Can breast cancer patients skip surgery after negative ultrasound?

Leaving out axillary surgery could be an option for women with small breast cancers and a negative result on ultrasound of the axillary lymph nodes, suggest Italian findings published September 21 in JAMA Oncology.

Researchers led by Oreste Gentilini, MD, from San Raffaele Scientific and Research Hospital in Milan found that in cases of small breast cancers with negative ultrasound findings for the axillary lymph nodes, skipping axillary surgery was noninferior to sentinel lymph node biopsy.

“These results suggest that patients with these features can be safely spared any axillary surgery when the lack of pathological information does not affect the postoperative treatment plan,” Gentilini and co-authors wrote.

Sentinel lymph node biopsy is the go-to method for axillary node staging of women with early breast cancer. However, the researchers questioned whether it was necessary since surgery for examining axillary nodes is “not performed with curative intent.”

Gentilini and colleagues wanted to find out whether skipping axillary surgery is noninferior to sentinel lymph node biopsy in women with small breast cancer and a negative preoperative ultrasound result on axillary lymph nodes. They used data from the SOUND (Sentinel Node vs. Observation After Axillary Ultra-Sound) trial. The trial, which took place between 2012 and 2017, was a prospective noninferiority phase-three randomized clinical trial conducted in Italy, Switzerland, Spain, and Chile.

The team included data from 1,405 women with a median age of 60. Of these, 708 were randomized into a biopsy group and 697 were randomly placed into the no-axillary-surgery group.

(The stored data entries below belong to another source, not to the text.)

--- config.mk ---
export PLATFORM = sky130hd
export DESIGN_NAME = adam_sqrt
export DESIGN_NICKNAME = d
export VERILOG_FILES = /design/src/rtl/adam_sqrt.sv
export SDC_FILE = /design/constraint.sdc
export NUM_CORES = 2
export LEC_CHECK = 0
export BUFFER_PORTS_ARGS = -buffer_cell sky130_fd_sc_hd__buf_2
export CAP_MARGIN = 20
export CORE_UTILIZATION = 50
export DETAILED_ROUTE_END_ITERATION = 10
export GPL_TIMING_DRIVEN = 0
export PLACE_DENSITY = 0.71
export SYNTH_ARGS = -nofsm -noshare
export SYNTH_HDL_FRONTEND = slang
export SYNTH_MEMORY_MAX_BITS = 65536
export SYNTH_SLANG_ARGS = --single-unit
--- constraint.sdc ---
create_clock -name clk_i -period 7.7 [get_ports clk_i]
set_clock_uncertainty 0.05 [all_clocks]
set_input_delay 1.54 -clock clk_i [delete_from_list [all_inputs] [get_ports clk_i]]
set_output_delay 1.54 -clock clk_i [all_outputs]
set_load 0.1 [all_outputs]
--- src/rtl/adam_sqrt.sv ---
// ----------------------------------------------------------------------------
// adam_sqrt
// Pipelined integer square root, one root bit per stage, with side payload.
// ----------------------------------------------------------------------------
module adam_sqrt #(
  parameter int RootW = 32,
  parameter int PayW  = 8
) (
  input  logic               clk_i,
  input  logic               rst_ni,
  input  logic               en_i,
  input  logic               valid_i,
  input  logic [2*RootW-1:0] x_i,
  input  logic [PayW-1:0]    pay_i,
  output logic               valid_o,
  output logic [RootW-1:0]   root_o,
  output logic [PayW-1:0]    pay_o
);

  logic [RootW-1:0]   vld_q;
  logic [RootW-1:0]   rem_q  [RootW];
  logic [RootW-1:0]   root_q [RootW];
  logic [2*RootW-1:0] x_q    [RootW];
  logic [PayW-1:0]    pay_q  [RootW];

  for (genvar k = 0; k < RootW; k++) begin : g_stage
    logic               v_src;
    logic [RootW-1:0]   rem_src;
    logic [RootW-1:0]   root_src;
    logic [2*RootW-1:0] x_src;
    logic [PayW-1:0]    pay_src;
    logic [RootW+1:0]   rem2;
    logic [RootW+1:0]   trial;
    logic               fits;

    if (k == 0) begin : g_first
      assign v_src    = valid_i;
      assign rem_src  = '0;
      assign root_src = '0;
      assign x_src    = x_i;
      assign pay_src  = pay_i;
    end else begin : g_next
      assign v_src    = vld_q[k-1];
      assign rem_src  = rem_q[k-1];
      assign root_src = root_q[k-1];
      assign x_src    = x_q[k-1];
      assign pay_src  = pay_q[k-1];
    end

    // bring down the next two radicand bits, try root*4 + 1
    assign rem2  = {rem_src, x_src[2*RootW-1:2*RootW-2]};
    assign trial = {root_src, 2'b01};
    assign fits  = (rem2 >= trial);

    always_ff @(posedge clk_i or negedge rst_ni) begin
      if (!rst_ni) begin
        vld_q[k] <= 1'b0;
      end else if (en_i) begin
        vld_q[k] <= v_src;
      end
    end

    always_ff @(posedge clk_i) begin
      if (en_i) begin
        rem_q[k]  <= fits ? RootW'(rem2 - trial) : rem2[RootW-1:0];
        root_q[k] <= {root_src[RootW-2:0], fits};
        x_q[k]    <= {x_src[2*RootW-3:0], 2'b00};
        pay_q[k]  <= pay_src;
      end
    end
  end

  assign valid_o = vld_q[RootW-1];
  assign root_o  = root_q[RootW-1];
  assign pay_o   = pay_q[RootW-1];

endmodule

-- Word-level counts from Yosys, hierarchy flattened
Memory sizes are Yosys's and may differ from the RTL's.
Cells that the tools add are included.
- order comparisons: 32
- multiplexer cells: 34
- add/sub/neg operators: 32
- operator list (operator ; count):
    $ge 34x34->1 ; 31
    $mux 32 ; 32
    $sub 32x32->32 ; 31
    $sub 2x1->3 const B ; 1
    $ge 2x1->1 const B ; 1
    $mux 1 ; 2
- output and inout port bits: 41
- memories: 4
- bits in registers: 32
- memory bits (writable): 4288
- input bits: 76
- memory list (name ; words ; bits a word ; rd ports ; clocked after memory_dff ; wr ports ; RTL line ; source):
    x_q ; 32 ; 62 ; 31 ; 0 ; 32 ; 23 ; logic [2*RootW-1:0] x_q [RootW];
    rem_q ; 32 ; 32 ; 31 ; 0 ; 32 ; 21 ; logic [RootW-1:0] rem_q [RootW];
    root_q ; 32 ; 32 ; 32 ; 0 ; 32 ; 22 ; logic [RootW-1:0] root_q [RootW];
    pay_q ; 32 ; 8 ; 32 ; 0 ; 32 ; 24 ; logic [PayW-1:0] pay_q [RootW];

-- Depth between registers and ports, before layout
An unclocked memory read counts as a cell.
- depth in word-level cells: 3
- depth in mapped cells: 14
- mapped depth without buffers: 13

-- Least setup slack after synthesis
No wires, ideal clock.
- path kind: flip-flop to flip-flop
- from: memory rem_q[29][7], in the netlist rem_q[1][423]
- to: memory rem_q[30][4], in the netlist rem_q[1][452] (data pin)
- setup time: 0.260 ns
- data arrival time: 2.872 ns
- slack: 4.518 ns
- stages on the path, launching flop included: 11
- buffers on the path: 1
- period minus slack after synthesis: 3.182 ns
- cells stage by stage: edfxtp_1 ha_1 a21oi_1 o21ai_0 or3b_2 o2111ai_1 o21ai_1 a211o_1 a21oi_1 buf_2 mux2_2
- RTL lines (what ; RTL line):
    start, declared ; 21

==> out/metrics.json <==
{
  "status": "completed",
  "floorplan.io_pins": 117,
  "vias_in_the_first_global_route": 71100,
  "leakagePower_nw": 52.6,
  "endpoint_kind": "flop",
  "drt-wirelength-per-cell_um": 19.0,
  "top_signal_layer_used": "met4",
  "core_mm2": 0.246,
  "min_delay_worst_endpoint": "x_q[7][34]$_DFFE_PP_",
  "wirelength_um": 250000,
  "drtAntennaViolNets": 0,
  "worstSetupStartpointType": "primary input",
  "dpl.cell_count": 12600,
  "worstPathArrival_ns": 5.73,
  "slew_headroom": 0.254,
  "count_of_flip_flops_with_a_built_in_enable_after_synthesis": 2722,
  "hold_depth": 0,
  "row_count": 182,
  "first_pass_grt_wire_length_um": 391000,
  "design.die.area_mm2": 0.250,
  "fin_hold_ws_ns": 0.329,
  "reg2reg_setup_slack_ns": 3.08,
  "timing.critical_path.fanout_max": 184,
  "worst_path_largest_cell_delay_ns": 0.63,
  "max_slew.worst_pin.slew_ns": 1.11,
  "critPathLaunch": "en_i",
  "crit_path_cell_trace": "buf_12 -> buf_16 -> buf_16 -> buf_16 -> buf_16 -> buf_16 -> buf_16",
  "detailed_router_s_first_iteration_violation_count": 6105,
  "fin_crit_ns": 5.24,
  "chipHeight_um": 500,
  "ys_seq_elements": 2754,
  "cts_setup_buffers": 0,
  "r2r_start": "x_q[26][61]$_DFFE_PP_",
  "tritoncts_num_sinks": 2754,
  "rsz_0062_raised_after_global_routing": "false",
  "post_route_cells_drive_above_1_share": 0.0827,
  "effective_utilization_at_floorplan": 0.504,
  "final_cell_mix": "edfxtp_1 (2722), inv_1 (668), nand2_1 (596)",
  "io_buffers": 116,
  "route.detailed.drc": 0,
  "fmaxAchievable_ghz": 0.191,
  "worstHoldStart": "x_q[6][32]$_DFFE_PP_",
  "ys_warn_count": 0,
  "post_cts_resized": 0,
  "slew_viol_final": 0,
  "cp_top_family": "buffers and inverters",
  "most_common_cell_after_layout_fill_and_taps_aside": "edfxtp_1",
  "worst_r2r_path_depth": 12,
  "die_x_um": 500,
  "clk_latency_ns": 0.96,
  "timing_worst_setup_path_type": "primary input to flop",
  "wl_met2_um": 120000,
  "powerDensity_mw_per_mm2": 311,
  "clk_transition_reported_paths_ns": 0.06,
  "maxCapViolCount": 0,
  "totalNegativeSetupSlack_ns": 0,
  "dr_wl_met3_um": 12900,
  "cp.buffers_inverters": 7,
  "gp_congestion": 0.916,
  "synth_seq_area_share": 0.666,
  "worst_ir_drop_vdd_mv": 0.240,
  "async_flop_share": 0.0116,
  "setup_viol": 0,
  "grt_max_degree": 193,
  "routed_metal_1_wirelength_um": 111000,
  "layoutNonFillerInstCount": 13200,
  "routed_via_density": 5.53,
  "slowest_stage": "buf_16",
  "grt_overflow_total": 0,
  "vias": 72800,
  "timing.final.hold_violations": 0,
  "grtUsageTotal": 0.198,
  "hold_path_class": "flop to flop",
  "clockRootBuffer": "clkbuf_16",
  "ys_dominant_reg_cell": "edfxtp_1",
  "worstReg2RegEnd": "rem_q[1][367]$_DFFE_PP_",
  "crit_path_frequent_cell": "buf_16",
  "dp_hpwl_um": 180000,
  "post_synth_inst_count": 9193,
  "synth_area_mm2": 0.124,
  "ctsHtreeMaxLevel": 5,
  "numCtsBuffers": 307,
  "antenna_found_initial": 4,
  "layout.nets": 10300,
  "ys_types": 101,
  "synthToLayoutAreaGrowth_pct": 12.1,
  "timing.critical_path.required_ns": 8.19,
  "post_synth.cell_area_avg_um2": 13.5,
  "layout_worst_path_cycle_share": 0.681,
  "mappedNetlistNets": 9830,
  "cts_hold_buffers": 0,
  "detailedRoute.firstPassIterationCount": 6,
  "layout.core_utilization": 0.565,
  "tritoncts": "built",
  "cts_max_path_buffers": 4
}
where the power goes:
part | internal (W) | switching (W) | leakage, nW
clock network | 0.00867 | 0.00567 | 4.72
registers | 0.0189 | 0.00118 | 26.6
logic | 0.00356 | 0.00520 | 21.2
total | 0.0312 | 0.0121 | 52.6
state kept, by name, summed over array words and instances, names as in the netlist:
name           flops
pay_q            256
valid_o            1
g_stage.v_src     31
x_q              992
rem_q            946
root_q           528
layer usage:
layer / vias up / track usage
li1: 35200 / -
met1: 35400 / 0.270
met2: 1756 / 0.327
met3: 415 / 0.0313
met4: 0 / 0.0576
met5: - / 0
Yosys cell counts, drive strengths merged, types with 19 or more instances:
master	number	area (um2)
nand3	150	751
mux2	127	1430
a21oi	596	2990
a31oi	52	325
a21o	243	1820
xor2	354	3100
o21ai	418	2100
o41ai	20	183
xnor2	440	3850
or3	81	517
o21a	90	676
a21boi	19	143
dfrtp	32	801
o21bai	49	368
nand2	596	2240
nor2	580	2200
edfxtp	2722	81700
clkbuf	129	484
nor3	192	976
nand3b	30	225
nor2b	67	419
or4	45	345
inv	672	2520
nand2b	112	701
nor4	125	810
nand4	114	713
a211o	20	175
or2	40	250
o211ai	37	278
o31ai	56	430
a211oi	46	350
and2	37	231
buf	45	229
a2111oi	22	230
ha	561	7020
and3	46	288
through the flow:
| step | total power, W | area (um2) | worst slack [ns] |
|---|---|---|---|
| 2_1_floorplan | 0.0262 | 124000 | 4.52 |
| 3_3_place_gp | 0.0302 | 129000 | -36.40 |
| 4_1_cts | 0.0436 | 139000 | 2.35 |
| 5_1_grt | 0.0453 | 139000 | 2.01 |
| 3_5_place_dp | 0.0291 | 129000 | 1.33 |
| 6_report | 0.0432 | 139000 | 2.46 |
kinds of logic (layout without fill, tap and decap cells):
group                      count (synthesis)  count (layout)  synth area share
and+or+nand+nor                         2284            2284            0.0909
muxes                                    142             142            0.0127
adders and majority gates                561             561            0.0566
buffers and inverters                    847            1500            0.0261
DFF                                     2754            2754             0.666
AOI/OAI and AO/OA                       1810            1810            0.0917
other                                      1               3         0.0000302
xor gates and xnor gates                 794             794            0.0561
worst max path at each step:
stage	endpoint	slack, ns	cells after the start
6_report	x_q[17][53]$_DFFE_PP_	2.46	7
5_1_grt	x_q[10][38]$_DFFE_PP_	2.01	7
4_1_cts	x_q[10][38]$_DFFE_PP_	2.35	7
3_5_place_dp	pay_q[7][25]$_DFFE_PP_	1.33	7
3_3_place_gp	pay_q[7][25]$_DFFE_PP_	-36.40	1
2_1_floorplan	rem_q[1][452]$_DFFE_PP_	4.52	10
area by class of cell:
| type | count | area, um2 |
|---|---|---|
| clock buffer | 357 | 7960 |
| sequential | 2754 | 82500 |
| tap | 3312 | 4140 |
| multi-input combinational | 5592 | 38200 |
| timing repair buffer | 133 | 1040 |
| antenna | 2 | 5.00 |
| buffer | 174 | 713 |
| fill | 19500 | 107000 |
| clock inverter | 163 | 1880 |
| inverter | 673 | 2530 |
Power figures use the tool's default switching activity.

The team reported that the median tumor size was 1.1 cm, with a range of 0.8 to 1.5 cm. Additionally, 1,234 of the women had estrogen receptor-positive ERBB2 nonoverexpressing breast cancer, and 97 women (13.7%) in the biopsy group had positive axillary lymph nodes.

The researchers further reported that the median follow-up for disease assessment was 5.7 years in the biopsy group and 5.7 years in the no-surgery group. They found that the five-year distant disease-free survival and incidence rates were similar between the two groups.

Comparison between biopsy, no-surgery groups
  Biopsy No surgery
Distant disease-free survival 97.7% 98%
Locoregional relapses 1.7% 1.6%
Distant metastases 1.8% 2%
Deaths 3% 2.6%

For the distant disease-free survival rate, noninferiority achieved statistical significance (p = 0.02).

The study authors also reported that ultrasound was able to rule out the presence of relevant nodal burden, which clinical evaluation alone may not identify.

“Despite the need for further research to improve imaging methods, the multi-institutional nature of our study supported the wide reproducibility of ultrasonography as a simple and inexpensive method that can be routinely applied in the preoperative workup of all patients with breast cancer,” they wrote.

The authors also suggested that using these data in future guidelines could lead to a substantial decrease in healthcare costs.